Oakfield Station is a historic former passenger rail station on Station Street in Oakfield, Maine. The station was built in 1911 by the Bangor and Aroostook Railroad, and is a major reminder of Oakfield's onetime importance as a railroad center. The station is home to the Oakfield Railroad Museum which is operated by the Oakfield Historical Society. It was listed on the National Register of Historic Places on June 25, 1987.
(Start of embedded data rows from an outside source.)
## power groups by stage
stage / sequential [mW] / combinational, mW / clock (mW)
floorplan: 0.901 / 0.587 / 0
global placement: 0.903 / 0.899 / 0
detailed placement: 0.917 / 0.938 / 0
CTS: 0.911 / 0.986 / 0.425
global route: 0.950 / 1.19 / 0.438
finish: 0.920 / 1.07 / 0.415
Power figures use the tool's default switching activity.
--- src/rtl/lenet_layer_sequencer.sv ---
// Layer command sequencer for a small LeNet-style accelerator: walks conv1, conv2,
// conv3 and the fc layer, issuing one (layer, oc, ic) command at a time under a watchdog.
module lenet_layer_sequencer #(
    parameter int C1_OC   = 2,
    parameter int C2_OC   = 2,
    parameter int C2_IC   = 2,
    parameter int C3_OC   = 10,
    parameter int C3_IC   = 2,
    parameter int FC_ROWS = 10,
    parameter int TIMEOUT = 4096
) (
    input  logic        clk,
    input  logic        rst_n,
    input  logic        start,
    input  logic        abort,
    output logic        cmd_valid,
    input  logic        cmd_ready,
    output logic [1:0]  cmd_layer,
    output logic [3:0]  cmd_oc,
    output logic        cmd_ic,
    output logic        cmd_acc_clear,
    output logic        cmd_last_ic,
    input  logic        op_done,
    output logic        busy,
    output logic        done,
    output logic        err,
    output logic [7:0]  op_count,
    output logic [31:0] cycle_count
);

    localparam int              WD_W    = $clog2(TIMEOUT + 1);
    localparam logic [WD_W-1:0] WD_LAST = WD_W'(TIMEOUT - 1);

    typedef enum logic [2:0] {
        S_IDLE,
        S_ISSUE,
        S_WAIT,
        S_DONE,
        S_ERR
    } state_t;

    state_t          state, state_nxt;
    logic [1:0]      layer;
    logic [3:0]      oc;
    logic            ic;
    logic [WD_W-1:0] wd;

    logic start_run;
    logic complete;
    logic wd_tick;
    logic timeout_hit;
    logic ic_end;
    logic oc_end;
    logic last_cmd;

    // Per-layer index limits; conv1 and fc have a single input channel.
    function automatic logic [3:0] oc_last(input logic [1:0] l);
        case (l)
            2'd0:    oc_last = 4'(C1_OC - 1);
            2'd1:    oc_last = 4'(C2_OC - 1);
            2'd2:    oc_last = 4'(C3_OC - 1);
            default: oc_last = 4'(FC_ROWS - 1);
        endcase
    endfunction

    function automatic logic ic_last(input logic [1:0] l);
        case (l)
            2'd1:    ic_last = 1'(C2_IC - 1);
            2'd2:    ic_last = 1'(C3_IC - 1);
            default: ic_last = 1'b0;
        endcase
    endfunction

    assign ic_end   = (ic == ic_last(layer));
    assign oc_end   = (oc == oc_last(layer));
    assign last_cmd = (layer == 2'd3) && oc_end && ic_end;

    // NOTE: state and counters use non-blocking assignments so every flop samples
    // pre-edge values, independent of the order the always blocks are evaluated in.
    always_ff @(posedge clk or negedge rst_n) begin
        if (!rst_n) state <= S_IDLE;
        else        state <= state_nxt;
    end

    // NOTE: every output of this block gets a default first, so no path can
    // leave one unassigned and infer a latch.
    always_comb begin
        state_nxt   = state;
        start_run   = 1'b0;
        complete    = 1'b0;
        wd_tick     = 1'b0;
        timeout_hit = 1'b0;
        if (abort) begin
            state_nxt = S_IDLE;
        end else begin
            case (state)
                S_IDLE: begin
                    if (start) begin
                        state_nxt = S_ISSUE;
                        start_run = 1'b1;
                    end
                end
                S_ISSUE: begin
                    if (cmd_ready) state_nxt = S_WAIT;
                end
                S_WAIT: begin
                    // op_done is tested first so it wins over a same-edge timeout.
                    if (op_done) begin
                        complete  = 1'b1;
                        state_nxt = last_cmd ? S_DONE : S_ISSUE;
                    end else if (wd == WD_LAST) begin
                        timeout_hit = 1'b1;
                        state_nxt   = S_ERR;
                    end else begin
                        wd_tick = 1'b1;
                    end
                end
                S_DONE:  state_nxt = S_IDLE;
                S_ERR:   state_nxt = S_IDLE;
                default: state_nxt = S_IDLE;
            endcase
        end
    end

    always_ff @(posedge clk or negedge rst_n) begin
        if (!rst_n) begin
            layer       <= '0;
            oc          <= '0;
            ic          <= 1'b0;
            wd          <= '0;
            err         <= 1'b0;
            op_count    <= '0;
            cycle_count <= '0;
        end else begin
            wd <= wd_tick ? wd + 1'b1 : '0;

            if (start_run) begin
                layer       <= '0;
                oc          <= '0;
                ic          <= 1'b0;
                err         <= 1'b0;
                op_count    <= '0;
                cycle_count <= '0;
            end else begin
                if (busy && cycle_count != '1) cycle_count <= cycle_count + 1'b1;
                if (timeout_hit) err <= 1'b1;
                if (complete) begin
                    op_count <= op_count + 1'b1;
                    // ic is the fastest index, then oc, then layer.
                    if (!ic_end) begin
                        ic <= 1'b1;
                    end else begin
                        ic <= 1'b0;
                        if (!oc_end) begin
                            oc <= oc + 1'b1;
                        end else begin
                            oc    <= '0;
                            layer <= layer + 1'b1;
                        end
                    end
                end
            end
        end
    end

    assign cmd_valid     = (state == S_ISSUE);
    assign busy          = (state == S_ISSUE) || (state == S_WAIT);
    assign done          = (state == S_DONE);
    assign cmd_layer     = layer;
    assign cmd_oc        = oc;
    assign cmd_ic        = ic;
    // Flags are qualified by cmd_valid so they read 0 while idle or in reset.
    assign cmd_acc_clear = cmd_valid && !ic;
    assign cmd_last_ic   = cmd_valid && ic_end;

endmodule
<file path="src/rtl/fetch_stage_buf.sv">
// Fetch stage: captures masked, psum-unpacked operand beats from MAIN and replays them on FS.
// FETCH_SKID_EN selects a 2-entry skid FIFO; otherwise a single register entry is used.
module fetch_stage_buf #(
  parameter int NROW    = 4,
  parameter int DWD     = 16,
  parameter int PSUMDWD = 64,
  parameter int NLANE   = 4,
  parameter int SIDEW   = 32,
  parameter int CNTW    = 16,
  localparam int SELW   = (NLANE > 1) ? $clog2(NLANE) : 1
) (
  input  logic                    i_clk,
  input  logic                    i_rst,
  input  logic                    i_main_rdy,
  output logic                    o_main_ack,
  output logic                    o_fs_rdy,
  input  logic                    i_fs_ack,
  input  logic                    i_flush,
  input  logic                    i_psum_split,
  input  logic [SELW-1:0]         i_psum_sel,
  input  logic [NROW-1:0]         i_row_en,
  input  logic [SIDEW-1:0]        i_side,
  input  logic [NROW*DWD-1:0]     i_input,
  input  logic [NROW*DWD-1:0]     i_weight,
  input  logic [NROW*PSUMDWD-1:0] i_psum,
  output logic [NROW*DWD-1:0]     o_input,
  output logic [NROW*DWD-1:0]     o_weight,
  output logic [NROW*PSUMDWD-1:0] o_psum,
  output logic [SIDEW-1:0]        o_side,
  output logic [NROW-1:0]         o_row_en,
  output logic [1:0]              o_occ,
  output logic [CNTW-1:0]         o_xfer_cnt
);

  localparam int LW = PSUMDWD / NLANE;
`ifdef FETCH_SKID_EN
  localparam int DEPTH = 2;
`else
  localparam int DEPTH = 1;
`endif

  typedef struct packed {
    logic [SIDEW-1:0]        side;
    logic [NROW-1:0]         row_en;
    logic [NROW*DWD-1:0]     inp;
    logic [NROW*DWD-1:0]     wgt;
    logic [NROW*PSUMDWD-1:0] psum;
  } entry_t;

  entry_t             mem [0:1];
  entry_t             new_entry;
  entry_t             head;
  logic               rd_ptr;
  logic               wr_ptr;
  logic [1:0]         occ;
  logic [CNTW-1:0]    xfer_cnt;
  logic [PSUMDWD-1:0] psum_row;
  logic [PSUMDWD-1:0] lane_mask;
  logic               acc;
  logic               pop;

  function automatic logic adv(input logic p);
    return (DEPTH == 2) ? ~p : 1'b0;
  endfunction

  assign o_main_ack = !i_rst && (occ < 2'(DEPTH));
  assign o_fs_rdy   = (occ != 2'd0);
  assign acc        = i_main_rdy && o_main_ack;
  assign pop        = o_fs_rdy && i_fs_ack;

  // Row masking and lane extraction happen before storage so the head is already final.
  always_comb begin
    lane_mask         = '0;
    lane_mask[LW-1:0] = '1;
    psum_row          = '0;
    new_entry         = '0;
    new_entry.side    = i_side;
    new_entry.row_en  = i_row_en;
    for (int r = 0; r < NROW; r++) begin
      if (i_row_en[r]) begin
        new_entry.inp[r*DWD +: DWD] = i_input[r*DWD +: DWD];
        new_entry.wgt[r*DWD +: DWD] = i_weight[r*DWD +: DWD];
        psum_row = i_psum[r*PSUMDWD +: PSUMDWD];
        if (i_psum_split) begin
          psum_row = (psum_row >> (int'(i_psum_sel) * LW)) & lane_mask;
        end
        new_entry.psum[r*PSUMDWD +: PSUMDWD] = psum_row;
      end
    end
  end

  // When the buffer drains, the read pointer stays put so the outputs hold the last head.
  always_ff @(posedge i_clk) begin
    if (i_rst) begin
      occ      <= 2'd0;
      rd_ptr   <= 1'b0;
      wr_ptr   <= 1'b0;
      xfer_cnt <= '0;
      mem[0]   <= '0;
      mem[1]   <= '0;
    end else begin
      if (pop) begin
        xfer_cnt <= xfer_cnt + CNTW'(1);
      end
      if (i_flush) begin
        occ    <= 2'd0;
        wr_ptr <= rd_ptr;
      end else begin
        case ({acc, pop})
          2'b10: begin
            mem[wr_ptr] <= new_entry;
            wr_ptr      <= adv(wr_ptr);
            occ         <= occ + 2'd1;
          end
          2'b01: begin
            occ <= occ - 2'd1;
            if (occ == 2'd1) begin
              wr_ptr <= rd_ptr;
            end else begin
              rd_ptr <= adv(rd_ptr);
            end
          end
          2'b11: begin
            mem[wr_ptr] <= new_entry;
            wr_ptr      <= adv(wr_ptr);
            rd_ptr      <= adv(rd_ptr);
          end
          default: ;
        endcase
      end
    end
  end

  assign head       = mem[rd_ptr];
  assign o_side     = head.side;
  assign o_row_en   = head.row_en;
  assign o_input    = head.inp;
  assign o_weight   = head.wgt;
  assign o_psum     = head.psum;
  assign o_occ      = occ;
  assign o_xfer_cnt = xfer_cnt;

endmodule

</file>
<file path="config.mk">
export PLATFORM = sky130hd
export DESIGN_NAME = fetch_stage_buf
export DESIGN_NICKNAME = d
export VERILOG_FILES = /design/src/rtl/fetch_stage_buf.sv
export SDC_FILE = /design/constraint.sdc
export NUM_CORES = 1
export LEC_CHECK = 0
export CORE_AREA = 2 2 338 340
export CTS_CLUSTER_SIZE = 28
export DETAILED_ROUTE_END_ITERATION = 10
export DIE_AREA = 0 0 340 342
export GPL_ROUTABILITY_DRIVEN = 0
export SLEW_MARGIN = 5
export SYNTH_ARGS = -nofsm -noshare
export SYNTH_HDL_FRONTEND = slang
export SYNTH_SLANG_ARGS = --single-unit
</file>
<file path="constraint.sdc">
create_clock -name i_clk -period 8.7 [get_ports i_clk]
set_input_delay 1.74 -clock i_clk [delete_from_list [all_inputs] [get_ports i_clk]]
set_output_delay 1.74 -clock i_clk [all_outputs]
set_load 0.01 [all_outputs]
</file>
==> results.txt <==
Final setup viols -> 0
Achievable clock frequency -> 0.214 GHz
R2R Path End -> mem[0][195]
Synthesized net count -> 1717
Post-Syn Area -> 18100 µm²
Global-route wire length before repair -> 105000 µm
CP endpoint -> mem[0][195]
Post-route ant nets -> 0
# clock sinks -> 438
CP Max Fanout -> 67
Filler cell count -> 11600
CTS root buffer -> clkbuf_16
Seq/Total Area, Yosys -> 0.719
Hold slack -> 0.504 ns
Syn Area/Cell -> 14.1 µm²
#FFs+latches synth -> 438
Cts hold-fix bufs -> 0
Total global routing overflow -> 0
LEAKAGE -> 10.8 nW
Vias in the first global route -> 14000
DR vias -> 13900
Fin crit share -> 0.537
R2R setup slack -> 4.95 ns
Synth warn -> 0
Num CTS Buffers -> 52
FF-to-FF Start -> o_occ[0]
DIE HEIGHT -> 342 µm
Initial antenna violation count -> 13
Rows -> 124
Final Core Density -> 0.266
Initial core utilization -> 0.160
H-tree Lvls -> 2
Crit path from -> i_fs_ack
Number of synthesized flops with an enable pin -> 420
Slew HR -> 0.354
Post-synth top flop -> edfxtp_1
Largest net degree at the start of global routing -> 135
Crit. End Element -> flip-flop
Hold Path Class -> reg -> reg
Total power -> 0.00525 W
Setup TNS -> 0 ns
Share of the synthesized area in the top cell type -> 0.699
Skew final -> 0.0235 ns
Port bufs -> 867
Slew @ Worst Pin -> 0.969 ns
DRT iter0 DRCs -> 903
Crit start category -> input port
Top post-synthesis cells by area -> edfxtp_1 (70%), and2_1 (12%), mux2i_1 (3.6%), o21ai_0 (3.3%), dfxtp_1 (2.0%)
R2R cell count -> 8
Outcome -> finished clean
Gate Count Post-Synth -> 1283
Postcts setup bufs -> 0
DIE WIDTH -> 340 µm
Hold Crit Start -> o_xfer_cnt[11]
Area leader, netlist -> edfxtp_1
Final min period -> 4.67 ns
Unrepaired setup endpoints after global routing -> false
Layout cells sized above 1 -> 0.0517
Yosys cell types -> 37
Post-cts repair resize count -> 0
Critical Path RT -> 8.93 ns
CTS tree -> built
Async set-reset flop share out of synthesis -> 0
Average wire per standard cell -> 20.8 µm
Max_cap viols -> 0
Crit Path Category -> in -> reg
CORE AREA -> 113000 µm²
Max Root-Sink Buffers -> 3
# IOs -> 868
Routed wire length -> 77000 µm
Final hold violation count -> 0
DR vias/cell -> 3.75
Worst-path clk slew -> 0.06 ns
Drt first pass iters -> 6
Max VDD drop -> 0.000110 V
DR DRC count -> 0
Post-DP HPWL -> 57100 µm
Final Max Slew Viols -> 0
Synth-to-layout area growth -> 66.5%
Gr usage total -> 0.125
Skew-Pair Late Insertion Delay -> 0.61 ns
Worst path arrival time -> 4.90 ns
Area of the die -> 116000 µm²
Pwr per Cell Area -> 175 nW/µm²
Final #Nets -> 2578
power breakdown:
part           internal [W]  total, W  switching, W
Combinational      0.000380  0.000694      0.000313
Clock               0.00118   0.00211      0.000928
Sequential          0.00242   0.00245     0.0000350
Total               0.00398   0.00525       0.00128
worst max-delay path: stages:
cell,delay (ns)
clkdlybuf4s50_1,0.48
nor2b_1,0.45
ha_1,0.26
nor2_2,0.11
nor3_4,0.14
or2_4,0.78
buf_4,0.81
final cells by class:
cell class / count / area (µm²) / share of cell area
tap: 1512 / 1890 / 0.0629
sequential: 438 / 13000 / 0.432
clock buffer: 64 / 1370 / 0.0455
timing repair buffer: 890 / 8860 / 0.295
inverter: 6 / 22.5 / 0.000749
multi-input combinational: 756 / 4710 / 0.157
antenna: 2 / 5.00 / 0.000166
clock inverter: 32 / 224 / 0.00745
registers in the layout, summed over array words and instances, names as in the netlist:
| signal | count |
|---|---|
| o_occ | 2 |
| mem | 420 |
| o_xfer_cnt | 16 |
placed cells by master, fill, tap and decap left out, types with 2 or more instances in the layout:
master / n
nand3_1: 4
clkdlybuf4s50_1: 863
diode_2: 2
nor3_1: 2
clkbuf_1: 11
clkinv_4: 2
nor4b_4: 4
and2_1: 353
xor2_1: 12
buf_12: 2
nand2_1: 70
or3_1: 3
a21oi_1: 67
bufinv_16: 2
and3b_2: 2
inv_6: 5
nor2_1: 14
and4b_1: 2
o21ai_0: 119
ha_1: 6
dfxtp_1: 18
mux2i_1: 65
nand4_1: 4
edfxtp_1: 420
clkinv_2: 10
clkinv_1: 12
o21ai_1: 12
and3b_1: 2
inv_1: 6
clkbuf_16: 53
buf_4: 24
nor2b_1: 3
how the worst min path moves through the flow:
stage / slack, ns / endpoint / depth (start not counted)
5_1_grt: 0.56 / o_xfer_cnt[11] / 2
3_5_place_dp: 0.50 / o_xfer_cnt[11] / 2
2_1_floorplan: 0.51 / o_xfer_cnt[11] / 2
6_report: 0.50 / o_xfer_cnt[11] / 2
4_1_cts: 0.51 / o_xfer_cnt[11] / 2
3_3_place_gp: 0.48 / o_xfer_cnt[11] / 2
==Description and history==
Oakfield Station is located adjacent to the railroad tracks formerly of the Bangor and Aroostook Railroad, at the end of Station Street, south of the town's rural village center. It is a single-story wood-frame structure, nine bays in length and a single room deep, set on a modern concrete foundation. It has a gable-on-hip roof, where there are half-round windows and exposed rafters in the gable ends. The main facade faces southeast toward the track, with an off-center projecting bay topped by a gable with bracketed eave and lunette window. This projection has two sash windows on its main wall, and narrow sash windows on its sides. A pair of doorways are located east of the bay, along with some windows. The main roof has deep eaves with long thin brackets, and breezeway connects the main building to a tool shed. The interior is divided into three rooms, two of which retain original pressed tin paneling on the walls.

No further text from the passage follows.